=== Begin Enclosure ===

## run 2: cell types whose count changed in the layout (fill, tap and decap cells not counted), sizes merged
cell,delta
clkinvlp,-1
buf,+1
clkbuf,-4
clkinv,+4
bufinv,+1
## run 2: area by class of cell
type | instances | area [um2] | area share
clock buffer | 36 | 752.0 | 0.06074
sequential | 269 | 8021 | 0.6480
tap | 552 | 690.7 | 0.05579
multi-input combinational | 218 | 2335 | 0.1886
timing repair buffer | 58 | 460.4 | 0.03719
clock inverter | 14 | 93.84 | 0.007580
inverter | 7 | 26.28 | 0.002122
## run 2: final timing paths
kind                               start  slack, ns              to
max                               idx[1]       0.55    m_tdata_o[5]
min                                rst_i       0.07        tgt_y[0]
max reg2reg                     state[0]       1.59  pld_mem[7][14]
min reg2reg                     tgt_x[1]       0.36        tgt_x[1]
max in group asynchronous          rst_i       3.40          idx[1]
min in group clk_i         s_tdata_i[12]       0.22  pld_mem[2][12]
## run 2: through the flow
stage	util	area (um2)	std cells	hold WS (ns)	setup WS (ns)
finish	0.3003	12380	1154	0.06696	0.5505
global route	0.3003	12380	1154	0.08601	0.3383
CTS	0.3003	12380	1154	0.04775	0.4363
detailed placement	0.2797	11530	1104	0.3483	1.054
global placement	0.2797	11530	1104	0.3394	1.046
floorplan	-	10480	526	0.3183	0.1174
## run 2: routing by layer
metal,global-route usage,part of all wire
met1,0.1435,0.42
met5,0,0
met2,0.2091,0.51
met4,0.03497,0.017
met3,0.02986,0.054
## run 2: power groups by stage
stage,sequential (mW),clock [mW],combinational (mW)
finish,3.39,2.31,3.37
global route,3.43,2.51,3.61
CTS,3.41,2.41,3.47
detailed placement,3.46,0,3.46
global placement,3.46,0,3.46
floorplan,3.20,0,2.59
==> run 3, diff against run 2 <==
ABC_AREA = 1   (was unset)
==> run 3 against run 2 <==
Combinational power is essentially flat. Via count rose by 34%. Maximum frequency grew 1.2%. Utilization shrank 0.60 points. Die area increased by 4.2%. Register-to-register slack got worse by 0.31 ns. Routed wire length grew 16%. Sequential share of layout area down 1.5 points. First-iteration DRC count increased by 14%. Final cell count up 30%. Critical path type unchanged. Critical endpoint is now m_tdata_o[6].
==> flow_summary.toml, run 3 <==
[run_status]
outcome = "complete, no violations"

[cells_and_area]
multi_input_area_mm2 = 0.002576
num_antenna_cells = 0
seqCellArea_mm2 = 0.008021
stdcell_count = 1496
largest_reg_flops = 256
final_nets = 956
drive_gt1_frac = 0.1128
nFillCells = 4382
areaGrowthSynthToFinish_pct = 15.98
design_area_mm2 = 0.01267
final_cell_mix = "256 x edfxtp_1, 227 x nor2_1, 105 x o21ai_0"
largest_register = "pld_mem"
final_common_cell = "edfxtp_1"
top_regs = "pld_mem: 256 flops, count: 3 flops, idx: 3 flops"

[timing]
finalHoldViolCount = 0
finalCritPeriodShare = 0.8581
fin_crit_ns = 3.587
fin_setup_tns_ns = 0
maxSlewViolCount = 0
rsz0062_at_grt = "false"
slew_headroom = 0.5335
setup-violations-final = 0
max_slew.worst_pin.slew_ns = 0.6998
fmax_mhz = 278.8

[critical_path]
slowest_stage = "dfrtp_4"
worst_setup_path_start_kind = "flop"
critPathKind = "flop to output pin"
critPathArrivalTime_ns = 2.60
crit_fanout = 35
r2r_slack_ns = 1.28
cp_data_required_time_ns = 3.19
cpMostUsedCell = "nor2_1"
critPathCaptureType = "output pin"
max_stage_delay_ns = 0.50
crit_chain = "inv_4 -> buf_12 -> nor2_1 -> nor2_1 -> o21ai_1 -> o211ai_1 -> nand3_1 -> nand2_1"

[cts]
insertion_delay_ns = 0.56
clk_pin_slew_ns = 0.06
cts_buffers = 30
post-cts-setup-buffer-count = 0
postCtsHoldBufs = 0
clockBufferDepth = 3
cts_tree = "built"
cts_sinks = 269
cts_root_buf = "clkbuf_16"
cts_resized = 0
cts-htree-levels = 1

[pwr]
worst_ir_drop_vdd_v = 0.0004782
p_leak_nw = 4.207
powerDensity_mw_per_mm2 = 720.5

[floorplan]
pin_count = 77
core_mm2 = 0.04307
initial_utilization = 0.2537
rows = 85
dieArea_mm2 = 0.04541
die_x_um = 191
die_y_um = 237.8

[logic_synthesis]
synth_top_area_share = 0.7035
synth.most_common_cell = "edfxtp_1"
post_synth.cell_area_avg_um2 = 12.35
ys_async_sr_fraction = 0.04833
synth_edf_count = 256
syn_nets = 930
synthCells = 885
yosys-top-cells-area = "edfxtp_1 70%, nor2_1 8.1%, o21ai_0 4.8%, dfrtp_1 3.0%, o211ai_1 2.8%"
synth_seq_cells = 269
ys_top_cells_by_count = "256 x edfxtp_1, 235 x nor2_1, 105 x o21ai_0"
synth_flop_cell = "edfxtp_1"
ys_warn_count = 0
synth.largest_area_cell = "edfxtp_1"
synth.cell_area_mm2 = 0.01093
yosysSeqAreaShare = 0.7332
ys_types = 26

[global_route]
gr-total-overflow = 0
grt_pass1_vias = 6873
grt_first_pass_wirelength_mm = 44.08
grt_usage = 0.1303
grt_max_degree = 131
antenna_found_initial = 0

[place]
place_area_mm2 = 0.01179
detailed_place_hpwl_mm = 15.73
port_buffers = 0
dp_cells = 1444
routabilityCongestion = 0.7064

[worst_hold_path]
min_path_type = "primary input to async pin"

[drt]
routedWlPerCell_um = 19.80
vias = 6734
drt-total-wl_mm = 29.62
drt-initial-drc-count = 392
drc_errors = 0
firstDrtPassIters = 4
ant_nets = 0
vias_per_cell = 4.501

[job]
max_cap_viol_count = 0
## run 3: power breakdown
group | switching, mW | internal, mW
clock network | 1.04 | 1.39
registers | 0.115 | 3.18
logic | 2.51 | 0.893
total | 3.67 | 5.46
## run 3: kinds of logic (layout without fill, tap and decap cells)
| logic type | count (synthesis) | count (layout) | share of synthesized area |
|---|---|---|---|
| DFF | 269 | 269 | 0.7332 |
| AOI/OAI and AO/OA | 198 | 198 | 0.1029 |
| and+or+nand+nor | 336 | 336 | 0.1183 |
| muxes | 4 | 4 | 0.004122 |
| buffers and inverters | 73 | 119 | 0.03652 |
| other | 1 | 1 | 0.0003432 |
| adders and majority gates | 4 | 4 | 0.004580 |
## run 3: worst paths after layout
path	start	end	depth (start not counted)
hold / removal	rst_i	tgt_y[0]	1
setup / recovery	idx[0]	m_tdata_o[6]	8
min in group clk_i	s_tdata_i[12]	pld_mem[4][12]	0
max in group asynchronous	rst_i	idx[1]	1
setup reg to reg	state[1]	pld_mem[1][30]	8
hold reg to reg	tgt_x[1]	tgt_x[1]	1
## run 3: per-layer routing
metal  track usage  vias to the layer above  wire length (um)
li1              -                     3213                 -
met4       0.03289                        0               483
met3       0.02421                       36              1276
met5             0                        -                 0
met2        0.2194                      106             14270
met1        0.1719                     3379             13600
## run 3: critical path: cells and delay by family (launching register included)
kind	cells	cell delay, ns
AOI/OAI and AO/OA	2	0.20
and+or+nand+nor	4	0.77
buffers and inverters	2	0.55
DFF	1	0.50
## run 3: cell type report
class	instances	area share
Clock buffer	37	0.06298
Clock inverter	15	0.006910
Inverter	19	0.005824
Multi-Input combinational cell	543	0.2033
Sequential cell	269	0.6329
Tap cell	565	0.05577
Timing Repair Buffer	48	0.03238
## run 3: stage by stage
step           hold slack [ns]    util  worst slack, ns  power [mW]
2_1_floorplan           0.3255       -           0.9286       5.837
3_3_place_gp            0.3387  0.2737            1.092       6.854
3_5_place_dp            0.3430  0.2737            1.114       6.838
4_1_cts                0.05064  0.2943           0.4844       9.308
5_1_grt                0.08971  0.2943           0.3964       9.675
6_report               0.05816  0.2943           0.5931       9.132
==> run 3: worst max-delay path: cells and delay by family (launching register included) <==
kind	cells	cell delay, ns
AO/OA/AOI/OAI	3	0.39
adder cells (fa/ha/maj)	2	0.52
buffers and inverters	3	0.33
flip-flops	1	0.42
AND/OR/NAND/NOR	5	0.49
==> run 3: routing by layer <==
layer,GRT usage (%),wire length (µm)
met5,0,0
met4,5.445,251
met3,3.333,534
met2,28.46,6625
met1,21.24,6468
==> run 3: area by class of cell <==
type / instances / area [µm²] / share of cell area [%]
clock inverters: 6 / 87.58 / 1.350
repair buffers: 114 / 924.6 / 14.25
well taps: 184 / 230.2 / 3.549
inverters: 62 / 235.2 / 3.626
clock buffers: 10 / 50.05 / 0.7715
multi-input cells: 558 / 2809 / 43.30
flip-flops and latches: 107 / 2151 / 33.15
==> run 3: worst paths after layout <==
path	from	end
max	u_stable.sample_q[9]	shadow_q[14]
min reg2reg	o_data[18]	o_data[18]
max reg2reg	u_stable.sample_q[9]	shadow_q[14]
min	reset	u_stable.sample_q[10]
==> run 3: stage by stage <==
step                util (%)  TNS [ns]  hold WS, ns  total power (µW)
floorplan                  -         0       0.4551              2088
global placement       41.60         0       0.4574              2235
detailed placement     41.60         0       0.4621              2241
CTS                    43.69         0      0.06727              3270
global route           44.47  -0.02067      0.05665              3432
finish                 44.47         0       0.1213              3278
`src/rtl/gbsha_ttfir_sequencer.sv`:
```
// gbsha_ttfir_sequencer
// Host-side controller for the 4-tap FIR tile gbsha_ttfir_top. It drives the
// tile's 8-bit pin bus, generates the tile clock as a registered pin, runs
// the post-reset load protocol and streams samples through a valid/ready port.
// Each tile result is rebuilt from its MSB byte and, in full-precision mode,
// its LSB byte.
//
// Ports
//   clk, reset           system clock, asynchronous active-high reset
//   cfg_start            start configuration (IDLE only)
//   cfg_stop             return to IDLE (RUN_WAIT only)
//   cfg_lsb_mode         latched at start: 1 = full-precision (MSB+LSB) mode
//   coef_we/waddr/wdata  coefficient write port (IDLE only); tap 0 = newest
//   s_valid/s_data       sample input; s_ready is the accept
//   y_valid/y_data       one-cycle result strobe and signed result (held)
//   loaded               tile configured and streaming
//   busy                 controller not idle
//   fir_io_in            {x, fir_reset, fir_clk} to the tile
//   fir_io_out           tile output byte
module gbsha_ttfir_sequencer #(
    parameter int unsigned N_TAPS = 4,
    parameter int unsigned BW_IN  = 6,
    parameter int unsigned BW_SUM = 13,
    parameter int unsigned BW_OUT = 8
) (
    input  logic                  clk,
    input  logic                  reset,
    input  logic                  cfg_start,
    input  logic                  cfg_stop,
    input  logic                  cfg_lsb_mode,
    input  logic                  coef_we,
    input  logic [1:0]            coef_waddr,
    input  logic [BW_IN-1:0]      coef_wdata,
    input  logic                  s_valid,
    input  logic [BW_IN-1:0]      s_data,
    output logic                  s_ready,
    output logic                  y_valid,
    output logic [BW_SUM-1:0]     y_data,
    output logic                  loaded,
    output logic                  busy,
    output logic [BW_IN+1:0]      fir_io_in,
    input  logic [BW_OUT-1:0]     fir_io_out
);

    localparam int unsigned TAP_W = 2;
    localparam int unsigned LSB_W = BW_SUM - BW_OUT;

    typedef enum logic [3:0] {
        ST_IDLE,
        ST_RST_LO,
        ST_RST_HI,
        ST_MODE_LO,
        ST_MODE_HI,
        ST_LOAD_LO,
        ST_LOAD_HI,
        ST_RUN_WAIT,
        ST_RLO,
        ST_RHI,
        ST_SLO,
        ST_SHI
    } state_t;

    state_t              state_q, state_d;
    logic [TAP_W-1:0]    tap_q, tap_d;
    logic [BW_IN-1:0]    x_q, x_d;
    logic                fir_rst_q, fir_rst_d;
    logic                fir_clk_q, fir_clk_d;
    logic                mode_q, mode_d;
    logic [BW_OUT-1:0]   msb_q, msb_d;
    logic                y_valid_q, y_valid_d;
    logic [BW_SUM-1:0]   y_data_q, y_data_d;
    logic                loaded_q, loaded_d;
    logic                busy_q, busy_d;
    logic [BW_IN-1:0]    coef_q [N_TAPS];
    logic [BW_IN-1:0]    coef_d [N_TAPS];
    logic                s_ready_c;

    // Sample accept must drop in the same cycle cfg_stop is raised.
    assign s_ready_c = (state_q == ST_RUN_WAIT) && !cfg_stop;

    // Next-state and registered-output logic; pin data changes only on entry
    // to a LO state so the tile sees it stable for a full cycle before its edge.
    always_comb begin
        state_d   = state_q;
        tap_d     = tap_q;
        x_d       = x_q;
        fir_rst_d = fir_rst_q;
        mode_d    = mode_q;
        msb_d     = msb_q;
        y_valid_d = 1'b0;
        y_data_d  = y_data_q;
        coef_d    = coef_q;

        if (state_q == ST_IDLE && coef_we) begin
            coef_d[coef_waddr] = coef_wdata;
        end

        unique case (state_q)
            ST_IDLE: begin
                if (cfg_start) begin
                    mode_d    = cfg_lsb_mode;
                    state_d   = ST_RST_LO;
                    fir_rst_d = 1'b1;
                    x_d       = '0;
                end
            end
            ST_RST_LO:  state_d = ST_RST_HI;
            ST_RST_HI: begin
                state_d   = ST_MODE_LO;
                fir_rst_d = 1'b0;
                x_d       = BW_IN'(mode_q);
            end
            ST_MODE_LO: state_d = ST_MODE_HI;
            ST_MODE_HI: begin
                // Highest tap goes first; the tile shifts coefficients in.
                state_d = ST_LOAD_LO;
                tap_d   = TAP_W'(N_TAPS - 1);
                x_d     = coef_q[N_TAPS-1];
            end
            ST_LOAD_LO: state_d = ST_LOAD_HI;
            ST_LOAD_HI: begin
                if (tap_q == '0) begin
                    state_d = ST_RUN_WAIT;
                end else begin
                    state_d = ST_LOAD_LO;
                    tap_d   = tap_q - TAP_W'(1);
                    x_d     = coef_q[tap_q - TAP_W'(1)];
                end
            end
            ST_RUN_WAIT: begin
                // Stop takes priority; with no handshake the tile clock stays low.
                if (cfg_stop) begin
                    state_d   = ST_IDLE;
                    fir_rst_d = 1'b1;
                end else if (s_valid) begin
                    state_d = ST_RLO;
                    x_d     = s_data;
                end
            end
            ST_RLO:     state_d = ST_RHI;
            ST_RHI: begin
                msb_d = fir_io_out;
                if (mode_q) begin
                    state_d = ST_SLO;
                    x_d     = '0;
                end else begin
                    state_d   = ST_RUN_WAIT;
                    y_valid_d = 1'b1;
                    y_data_d  = {fir_io_out, LSB_W'(0)};
                end
            end
            ST_SLO:     state_d = ST_SHI;
            ST_SHI: begin
                state_d   = ST_RUN_WAIT;
                y_valid_d = 1'b1;
                y_data_d  = {msb_q, fir_io_out[LSB_W-1:0]};
            end
            default:    state_d = ST_IDLE;
        endcase

        fir_clk_d = state_d inside {ST_RST_HI, ST_MODE_HI, ST_LOAD_HI, ST_RHI, ST_SHI};
        loaded_d  = state_d inside {ST_RUN_WAIT, ST_RLO, ST_RHI, ST_SLO, ST_SHI};
        busy_d    = (state_d != ST_IDLE);
    end

    // State and output registers.
    always_ff @(posedge clk or posedge reset) begin
        if (reset) begin
            state_q   <= ST_IDLE;
            tap_q     <= '0;
            x_q       <= '0;
            fir_rst_q <= 1'b1;
            fir_clk_q <= 1'b0;
            mode_q    <= 1'b0;
            msb_q     <= '0;
            y_valid_q <= 1'b0;
            y_data_q  <= '0;
            loaded_q  <= 1'b0;
            busy_q    <= 1'b0;
            coef_q    <= '{default: '0};
        end else begin
            state_q   <= state_d;
            tap_q     <= tap_d;
            x_q       <= x_d;
            fir_rst_q <= fir_rst_d;
            fir_clk_q <= fir_clk_d;
            mode_q    <= mode_d;
            msb_q     <= msb_d;
            y_valid_q <= y_valid_d;
            y_data_q  <= y_data_d;
            loaded_q  <= loaded_d;
            busy_q    <= busy_d;
            coef_q    <= coef_d;
        end
    end

    assign s_ready   = s_ready_c;
    assign y_valid   = y_valid_q;
    assign y_data    = y_data_q;
    assign loaded    = loaded_q;
    assign busy      = busy_q;
    assign fir_io_in = {x_q, fir_rst_q, fir_clk_q};

endmodule
```
`config.mk`:
```
export PLATFORM = sky130hd
export DESIGN_NAME = gbsha_ttfir_sequencer
export DESIGN_NICKNAME = d
export VERILOG_FILES = /design/src/rtl/gbsha_ttfir_sequencer.sv
export SDC_FILE = /design/constraint.sdc
export NUM_CORES = 1
export LEC_CHECK = 0
export CAP_MARGIN = 20
export CORE_ASPECT_RATIO = 1.25
export CORE_MARGIN = 2
export CORE_UTILIZATION = 48
export DETAILED_ROUTE_END_ITERATION = 16
export HOLD_SLACK_MARGIN = 0.06
export PLACE_DENSITY = 0.73
export SLEW_MARGIN = 5
export SYNTH_ARGS = -nofsm -noshare
export SYNTH_HDL_FRONTEND = slang
export SYNTH_SLANG_ARGS = --single-unit
```
`constraint.sdc`:
```
create_clock -name clk -period 1.9 [get_ports clk]
set_input_delay 0.19 -clock clk [delete_from_list [all_inputs] [get_ports clk]]
set_output_delay 0.19 -clock clk [all_outputs]
set_load 0.05 [all_outputs]
```
# Yosys cells after proc, flatten, opt, wreduce, memory -nomap -nowiden
# Index checks and enable logic that the tools add are counted.
# totals
reg_bits,63
inputBits,29
# op_classes
n_lt_le_gt_ge,3
n_addsub,1
bitwise,2
n_reduce_logical,18
n_eq_ne,26
mux,27
# op_table
operator,n
$mux 6,8
$pmux 4 s12,1
$pmux 6 s6,1
$eq 4x4->1 const B,8
$eq 4x3->1 const B,7
$pmux 13 s2,1
$bwmux 24,1
$mux 4,4
$ne 2x2->1 const B,7
$mux 13,1
$bmux 6 s2,1
$demux 6 s2,1
$eq 4x2->1 const B,3
$reduce_bool 5->1,2
$ge 3x3->1 const B,2
$not 2->3,2
$reduce_and 2->1,3
$reduce_and 6->1,1
$reduce_bool 6->1,1
$eq 4x1->1 const B,1
$logic_not 4->1,1
$mux 2,2
$pmux 2 s2,1
$reduce_bool 2->1,2
other kinds (11),15

# Longest topological paths before layout
# depth
ltp_word,7
mapped_depth,9
ltp_nobuf,7

# Least setup slack after synthesis
# No wires, ideal clock.
# synth_timing
path_kind,flip-flop to output port
from,register state_q[3]
to,output s_ready
required_ps,1710
path_buffers,0
path_slack_ps,-18
arrival_ps,1728
path_stages_with_launch,3
cell_sequence,dfrtp_1 > nand2b_4 > nor3_1
# synth_via
elab_chain_len,2
# synth_rtl
item,line,rtl
from (decl),63,"state_t state_q, state_d;"
from (signal assigned),182,state_q <= state_d;
$eq 4x3->1,79,assign s_ready_c = (state_q == ST_RUN_WAIT) && !cfg_stop;
$logic_and 1x1->1,79,
to (decl),36,"output logic s_ready,"
# Every way passes these cells.

# Worst setup path in the final report
# layout_timing
from,register state_q[0]
to,output s_ready
# Same word-level chain as after synthesis.

==> metrics.md <==
| Metric | Value |
|---|---|
| VDD IR-drop max | `0.000810 V` |
| Clock skew after layout | `0.00608 ns` |
| Crit. End Element | `output pin` |
| Tcrit/Tclk final | `between 90% and 100%` |
| DR WL/cell | `around 16 um` |
| DIE HEIGHT | `94.3 um` |
| Fraction of registers with async set/reset | `100%` |
| Most common cell after layout, fill and taps aside | `dfrtp_1` |
| Nets | `353` |
| Synth warn | `0` |
| Slew headroom | `approximately 65%` |
| Status | `finished, final reports clean` |
| Max Clk Rate | `0.564 GHz` |
| Final WL | `6400 um` |
| Design Area, Final | `0.00399 mm^2` |
| Worst setup margin | `0.126 ns` |
| Die area | `about 0.0072 mm^2` |
| FF-to-FF setup slack | `0.19 ns` |
| Antenna cells | `0` |
| Fraction of layout instances using a drive strength above 1 | `29.8%` |
| Req. time, crit path | `1.71 ns` |
| Critical path peak fanout | `12` |
| Sw power | `about 2.5 mW` |
| Post-CTS Hold Fix Bufs | `0` |
| TritonCTS clock tree | `built` |
| Layout overhead on the synthesized area | `27.3%` |
| Final Max Slew Viols | `0` |
| DRC errors left | `0` |
| Placed wire-length estimate | `around 4700 um` |
| Combinational power share | `48.0%` |
| Clock buffer depth | `2` |
| Netlist cell types | `49` |
| DR vias/cell | `roughly 5.4` |
| Final setup fails | `0` |
| H-Tree Depth | `3` |
| Root Driver | `clkbuf_8` |
| Initial core utilization | `50.1%` |
| Post-CTS Setup Bufs | `0` |
| Max Cap Viol | `0` |
| Largest delay contributor family on the critical path | `flip-flops` |
| Mapped Cells | `257` |
| Hold crit path type | `input port to asynchronous set/reset pin` |
| Global-route wire length before repair | `10800 um` |
| Cts bufs inserted | `9` |
| Slowest-stage cell, CP | `dfrtp_1` |
| Routed Antenna Nets | `0` |
| Total GRT Usage | `19.1%` |
| Final hold violation count | `0` |
| Post-Place Setup Slack | `0.127 ns` |
| Sequential share of power | `34.7%` |
| Crit path largest cell delay | `0.55 ns` |
| Multi-input gate area | `approximately 0.0014 mm^2` |
| Most common flop cell mapped by yosys | `dfrtp_1` |
| Syn Area/Cell | `around 12 um^2` |
| Die width | `76.2 um` |
| R2r endpoint | `coef_q[22]$_DFFE_PP0P_` |
| Sequential area share after synthesis | `50.4%` |
| Post-synth EDFFs | `0` |
| Crit path buf inv count | `2` |
| Tot Pwr | `6.43 mW` |
| Switching part of the total | `39.1%` |
| Clock transition at path regs | `0.06 ns` |
| Total negative slack | `0 ns` |
| Register area | `0.00158 mm^2` |
| DRT Pass-1 Iters | `4` |
| FF+latch count, synth | `63` |
| Number of global-route vias before repair | `2240` |
| Most frequent cells in the layout | `62 x dfrtp_1, 51 x clkdlybuf4s50_1, 34 x nand2_1` |
| CP arrival | `1.58 ns` |
| Row count | `32` |
| Setup Crit Path Kind | `flop to output pin` |
| Fillers | `546` |
| Via count | `~2200` |
| Initial antenna violation count | `0` |
| Pleak | `1.76 nW` |
| I/O Buffers | `53` |
| Path depth of the worst reg2reg path | `4` |
| Reg-to-reg startpoint | `state_q[1]$_DFF_PP0_` |
| Largest net degree at the start of global routing | `64` |
| Power Internal | `3.92 mW` |
| Placement Cell Area | `0.00380 mm^2` |
| Power Density | `1610 mW/mm^2` |
| Clk sink count | `63` |
| Worst-Margin Slew | `0.522 ns` |
| Grt ovf | `0` |
| RSZ-0062 raised after global routing | `no` |
| Clock group share of total power | `17.3%` |
| Post-CTS resize count | `0` |
| Post-synthesis cell area | `0.00313 mm^2` |
| Startpoint types | `flop` |
| Clock latency on the worst-skew pair | `0.33 ns` |
| Critical-path cell list | `buf_4, nand2_2, nor3_2, buf_12` |
| Number of DRC markers in iteration 0 | `98` |
| Routability cong. | `0.851` |
| Net Count, Synth | `between 200 and 300` |
| Crit path time final | `around 1.8 ns` |
| Core Box Area | `0.00625 mm^2` |
| IO Pins | `54` |
-- cell usage after synthesis, types with 3 or more instances --
cell | instances | area, um^2
nor2_2 | 4 | 25.0
mux4_2 | 6 | 135
nor2_1 | 18 | 67.6
buf_4 | 6 | 45.0
mux2_2 | 31 | 349
nand3_2 | 3 | 30.0
a21oi_1 | 6 | 30.0
a22oi_1 | 6 | 45.0
a31oi_1 | 9 | 56.3
dfrtp_1 | 62 | 1550
buf_6 | 5 | 56.3
a22o_1 | 11 | 96.3
inv_1 | 5 | 18.8
nor2_4 | 3 | 33.8
nand2_1 | 34 | 128
nand2b_1 | 3 | 18.8
-- logic make-up (layout without fill, tap and decap cells) --
| family | count (synthesis) | count (layout) | synth area share, % |
|---|---|---|---|
| AOI/OAI and AO/OA | 51 | 51 | 13.5 |
| adders and majority gates | 1 | 1 | 0.399 |
| buffers and inverters | 20 | 89 | 4.35 |
| DFF | 63 | 63 | 50.4 |
| muxes | 41 | 41 | 16.8 |
| and+or+nand+nor | 81 | 81 | 14.5 |
-- per-stage QoR --
stage	hold slack, ns	utilization (%)	cells
floorplan	0.322	-	257
global placement	0.478	60.8	397
detailed placement	0.480	60.8	397
CTS	0.246	63.7	411
global route	0.259	63.8	411
finish	0.231	63.8	411
-- tightest hold or removal path, delay by kind of cell --
family	cells	cell delay (ns)
buf+inv	3	0.77
-- sequential cells by signal, indices dropped and copies added (netlist names) --
signal     count
coef_q        24
y_data        13
msb_q          8
x_q            6
state_q        4
tap_q          2
busy           1
fir_clk_q      1
fir_rst_q      1
loaded         1
mode_q         1
y_valid        1
-- worst max path at each step --
stage	cells past startpoint	slack, ns	start	to
finish	4	0.13	state_q[0]$_DFF_PP0_	s_ready
global route	4	0.03	state_q[0]$_DFF_PP0_	s_ready
CTS	4	0.14	state_q[0]$_DFF_PP0_	s_ready
detailed placement	6	0.13	cfg_stop	x_q[3]$_DFFE_PP0P_
global placement	7	0.15	cfg_stop	fir_clk_q$_DFF_PP0_
floorplan	8	0.07	tap_q[0]$_DFFE_PP0P_	x_q[5]$_DFFE_PP0P_
-- power by group through the flow --
stage	Clock (mW)	Sequential (mW)	Combinational, mW
2_1_floorplan	0	2.51	2.05
3_3_place_gp	0	2.23	3.02
3_5_place_dp	0	2.26	3.09
4_1_cts	1.13	2.24	3.10
5_1_grt	1.19	2.30	3.32
6_report	1.11	2.23	3.09
-- layout make-up --
type,count,area share (%)
Clock buffer,10,3.45
Clock inverter,4,1.19
Inverter,7,0.659
Multi-Input combinational cell,174,35.8
Sequential cell,63,39.6
Tap cell,85,2.67
Timing Repair Buffer,68,16.6
-- metal layers --
metal	routed length (um)	share of wire (%)	global-route usage [%]
met1	2710	42	23.2
met2	3310	52	33.2
met3	253	4.0	4.71
met4	122	1.9	7.58
met5	0	0	0
(Power assumes the default switching activity.)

=== End Enclosure ===

**TRY IT:**
Using the entries above, extract exactly the span from the line with "finalCritPeriodShare = 0.8581" to the line with "core_mm2 = 0.04307", both lines included; leave out everything else.

**TASK RESULT:**
finalCritPeriodShare = 0.8581
fin_crit_ns = 3.587
fin_setup_tns_ns = 0
maxSlewViolCount = 0
rsz0062_at_grt = "false"
slew_headroom = 0.5335
setup-violations-final = 0
max_slew.worst_pin.slew_ns = 0.6998
fmax_mhz = 278.8

[critical_path]
slowest_stage = "dfrtp_4"
worst_setup_path_start_kind = "flop"
critPathKind = "flop to output pin"
critPathArrivalTime_ns = 2.60
crit_fanout = 35
r2r_slack_ns = 1.28
cp_data_required_time_ns = 3.19
cpMostUsedCell = "nor2_1"
critPathCaptureType = "output pin"
max_stage_delay_ns = 0.50
crit_chain = "inv_4 -> buf_12 -> nor2_1 -> nor2_1 -> o21ai_1 -> o211ai_1 -> nand3_1 -> nand2_1"

[cts]
insertion_delay_ns = 0.56
clk_pin_slew_ns = 0.06
cts_buffers = 30
post-cts-setup-buffer-count = 0
postCtsHoldBufs = 0
clockBufferDepth = 3
cts_tree = "built"
cts_sinks = 269
cts_root_buf = "clkbuf_16"
cts_resized = 0
cts-htree-levels = 1

[pwr]
worst_ir_drop_vdd_v = 0.0004782
p_leak_nw = 4.207
powerDensity_mw_per_mm2 = 720.5

[floorplan]
pin_count = 77
core_mm2 = 0.04307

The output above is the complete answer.